Documentation for the Code¶

HelperUtils.py¶

extract_book_name_from_root_url(root_url)
check_if_file_exists_otherwise_handle(file_path)
data_for_book_exists_current_date(book_data_folder)

HelperUtils.check_if_file_exists_otherwise_handle(file_path)¶

This function checks if the path file exists in the path If it doesnt then returns false and if it exists then deletes it and returns true

Parameters:	file_path (str) – path of the file to check
Returns:	bool flag indicating whether file exists or not

HelperUtils.data_for_book_exists_current_date(book_data_folder)¶

Checks whether a folder exists and if its creation is the current date or not

Parameters:	book_data_folder (str) – folder name/partial path
Returns:	bool flag indicating whether folder exists or not

FilePicking.py¶

save_obj(obj, name, directory )
load_obj(name, directory )
load_latest_obj(name, directory)

FileUtil.FilePicking.load_latest_obj(name, directory)¶

Loads the latest .pkl file from a book directory

Parameters:	name (str) – name with which to save the .pkl file directory (str) – name of the directory where the .pkl file is saved

FileUtil.FilePicking.load_obj(name, directory)¶

Loads the .pkl file named name from directory

Parameters:	name (str) – name with which to load the .pkl file directory (str) – name of the directory where the .pkl file is saved

FileUtil.FilePicking.save_obj(obj, name, directory, json_save_needed)¶

Functions checks if the individual book directory exists as of current date If it does’nt exist then it creates it otherwise it deletes the older directory and recreates it Pickles and saves the obj with the name name in dir directory Also saves the data as json in the same folder based on json_save_needed

Parameters:	obj (python object) – this is being pickled name (str) – name with which to save the .pkl file directory (str) – name of the directory where the .pkl file is saved json_save_needed (bool) – indicates whether data needs to be saved as json or not

GenreScraper.py¶

Functions:

_create_main_parser(genre)
_build_book_details_map((sci_fi_book_details, book_index, book_details))
_retrieve_book_name(book_block, class_name)
_retrieve_book_URL_and_image_URL(book_block)
_retrieve_author_name(book_block, class_name)
_retrieve_number_of_times_shelved(book_block)
_retrieve_rating_published_details(book_block)
retriveSciFiBookList(genre)

GenreScraper._create_main_parser(genre)¶

Creates the bs4 parser from the goodreads URL. This is to scrape details of most popular books in a genre

Parameters:	genre (str) – Genre to scrape book details
Returns:	parser
Return type:	bs4 object

GenreScraper._build_book_details_map(sci_fi_book_details, book_index, book_details)¶

Build the dictionary containing the details of the book.

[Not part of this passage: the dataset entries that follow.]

**flow/run.sh**
```bash
#!/bin/bash
# OpenROAD 26Q1-2900-gdf79404cd8, Yosys 0.63+post, stock flow scripts
make -C /OpenROAD-flow-scripts/flow DESIGN_CONFIG=/design/flow/config.mk WORK_HOME=/design/flow/orfs finish
```
**flow/config.mk**
```make
export PLATFORM = sky130hd
export DESIGN_NAME = MUX2
export DESIGN_NICKNAME = MUX2
export VERILOG_FILES = /design/flow/design.v
export SDC_FILE = /design/flow/constraint.sdc
export NUM_CORES = 4
export LEC_CHECK = 1
export CORE_AREA = 10 10 95 95
export DIE_AREA = 0 0 105 105
```
**flow/constraint.sdc**
```tcl
current_design MUX2

set clk_period 4.8
set clk_io_pct 0.2

create_clock -name clk0 -period $clk_period

set non_clock_inputs [all_inputs -no_clocks]
set_input_delay [expr $clk_period * $clk_io_pct] -clock clk0 $non_clock_inputs
set_output_delay [expr $clk_period * $clk_io_pct] -clock clk0 [all_outputs]
```
**flow/design.v**
```verilog
module MUX2(
    input [31:0] A,
    input [31:0] B,
    input [31:0] C,
    input [31:0] D,
    input [1:0] select,
    output reg [31:0] OUT
    );
    always @(*) begin
        if (select == 2'd0 )
            OUT = A;
        else if(select == 2'd1)
            OUT = B;
        else if(select == 2'd2)
            OUT = C;
        else if(select == 2'd3)
            OUT = D;
    end
endmodule
```
==> Changelog: implementation <==
### Implementation results

- Max Freq: 260.6 MHz
- Register pins left without a clock: 32
- Crit path arrival time: 2.88 ns
- Routed WL: 5576 um
- Synthesized area: 0.001299 mm^2
- Xor/xnor share: 0
- Critical path endpoint: OUT[22]
- Max Slew Vio Count: 0
- Yosys adder share: 0
- Die area: 0.01103 mm^2
- Largest net degree at the start of global routing: 33
- Yosys simple share: 0
- Vias in the first global route: 1,489
- Ys async rst share: 0
- Power density over the cells: 72.83 mW/mm^2
- Crit path cell chain: buf_2 > buf_4 > mux4_1 > dlxtn_1 > clkdlybuf4s50_1
- Max Cap Viol: 0
- Synth Area in Compound Gates: 0
- IO buf count: 162
- Detailed placement HPWL: 5031 um
- Count of library flops with an enable pin: 0
- Mapped Avg Cell Area: 18.04 um^2
- Init Core Util: 0.1880
- Area Growth Syn to Fin: 136.2%
- Share of cells above drive strength 1: 0.1274
- Max-area cell share: 0.5202
- Crit path max-delay cell type: mux4_1
- Yosys stat chip area: 0.001299 mm^2
- Initial antenna violation count: 0
- Dominant combinational family: multiplexers
- DR vias: 1,308
- Post-CTS sizing: 0
- Post-synth top area cell: mux4_2
- Commonest cells post-synth: dlxtn_1 (32), mux4_2 (30), buf_12 (3), buf_2 (3), mux4_1 (2)
- Final hold violation count: 0
- Worst path top cell family by delay: buffers and inverters
- P_leak: 1.214 nW
- CP Class: in2out
- Post-synthesis cell type count: 7
- Die Y-Extent: 105 um
- Antenna fix cells: 0
- Routed WL per cell: 15.71 um
- Worst vdd ir: 0.05541 mV
- Ys Warns: 1
- Final WS setup: 0.9630 ns
- Grt total ovfl: 0
- DRT iter0 DRCs: 20
- Synth Instances: 72
- Worst Path Max Fanout: 32
- Synth Flop Type: dlxtn_1
- Detail Route Antenna Nets: 0
- Endpoints left unconstrained: 32
- Final instance area: 0.003068 mm^2
- CP max stage delay: 0.68 ns
- Worst-Margin Slew: 0.7896 ns
- Total Neg Setup Slack: 0 ns
- Buf/Inv on CP: 3
- Hold_buf cts: 0
- Unrepaired setup endpoints after global routing: no
- Yosys cell count: 72
- Post-synth regs: 32
- Status: completed
- Row Count: 30
- Post-CTS Repair Setup Buffers: 0
- CP Launch Point: select[0]
- Routability-driven placement congestion ratio: 0.7353
- Drt drc: 0
- CP Depth: 5
- Final setup vio count: 0
- Avg Vias per Cell: 3.685
- Crit path DRT: 3.84 ns
- Synth mux share: 0.5607
- Largest cells by area: mux4_2 (52%), dlxtn_1 (37%), buf_12 (4.6%), mux4_1 (4.0%), buf_2 (1.2%)
- Final period util: 0.7994
- Top cell type by instance count after synthesis: dlxtn_1
- Worst slew margin: 0.4736
- DP Area: 0.003068 mm^2
- DRT Pass-1 Iters: 3
- Max FFs per register: 32
- Startpoint types: input pin
- Core area: 0.006907 mm^2
- First-pass GRT wire length: 8521 um
- DP Worst Slack: 0.8783 ns
- Setup crit end kind: primary output
- Ports: 162
- Tool Warnings: 32
- Overall routing resource usage: 0.09856
- Die width: 105 um
- Min Tclk post-route: 3.837 ns
layout make-up:
class,count,area [um^2]
tap,96,120.1
timing repair buffer,163,1619
sequential,32,480.5
multi-input combinational,64,848.3
fill,665,3839
logic make-up (layout without fill, tap and decap cells):
group,after synthesis,in the layout
buffers and inverters,7,163
latches,32,32
other,1,32
multiplexers,32,32
through the flow:
stage / cells / power, W / utilization
global route: 355 / 0.0002407 / 0.4442
detailed placement: 355 / 0.0002273 / 0.4442
CTS: 355 / 0.0002279 / 0.4442
finish: 355 / 0.0002234 / 0.4442
floorplan: 103 / 0.00009352 / -
global placement: 355 / 0.0002256 / 0.4442
cell usage in the layout, fill, tap and decap left out:
cell type / count
conb_1: 32
clkdlybuf4s50_1: 160
dlxtn_1: 32
buf_2: 2
mux4_2: 30
mux4_1: 2
buf_4: 1
report_power, final:
part / internal, W / switching [W]
registers: 0.0000293 / 0.00000324
clock network: 0 / 0
logic: 0.000154 / 0.0000369
metal layers:
layer	vias up	part of all wire	routed length (um)	GRT usage
met3	0	0.098	546	0.03789
met5	-	0	0	0
li1	648	-	-	-
met2	77	0.51	2870	0.1762
met4	0	0	0	0
met1	583	0.39	2159	0.1171
Power and IR drop assume default switching activity.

This is then further pickled for persistent storage

Parameters:	sci_fi_book_details (dict) – dictionary to store book details book_index (int) – counter variable for the dictionary sci_fi_book_details book_details (list) – List containing the different details about the book needs to be stored in the dict sci_fi_book_details (that) –
Returns:	book details
Return type:	dict

GenreScraper._retrieve_book_name(book_block, class_name)¶

Finds the book name which is in a link <a> tag

Parameters:	book_block (bs4) – represents the bs4 for an individual book on the webpage class_name (str) – the CSS class name needed to extract the book name
Returns:	name of the book
Return type:	str

GenreScraper._retrieve_book_URL_and_image_URL(book_block)¶

Finds the book URL (which we use in :mod: web_scraper_goodreads_root.BookReviews) and book image URL

Parameters:	book_block (bs4) – represents the bs4 for an individual book on the webpage
Returns:	book url and book image url
Return type:	list

GenreScraper._retrieve_author_name(book_block, class_name)¶

Finds the author details of the book Author details are: -author name -Goodreads author URL -is author on goodreads or not

Parameters:	book_block (bs4) – represents the bs4 for an individual book on the webpage class_name (str) – the CSS class name needed to extract the book name
Returns:	author details
Return type:	list

GenreScraper._retrieve_number_of_times_shelved(book_block)¶

Finds the number of times a book has been shlved by people Shelving is just a way for users of goodreads to categorize a book

Parameters:	book_block (bs4) – represents the bs4 for an individual book on the webpage
Returns:	number of times shelved
Return type:	int

GenreScraper._retrieve_rating_published_details(book_block)¶

Finds rating details of the book Rating details include: -average rating -number of ratings -year the book was published

Parameters:	book_block (bs4) – represents the bs4 for an individual book on the webpage
Returns:	rating details
Return type:	list

GenreScraper.retriveSciFiBookList(genre)¶

Main entry into GenreScraper This function does the following:

Creates the bs4 parser - _create_main_parser(genre)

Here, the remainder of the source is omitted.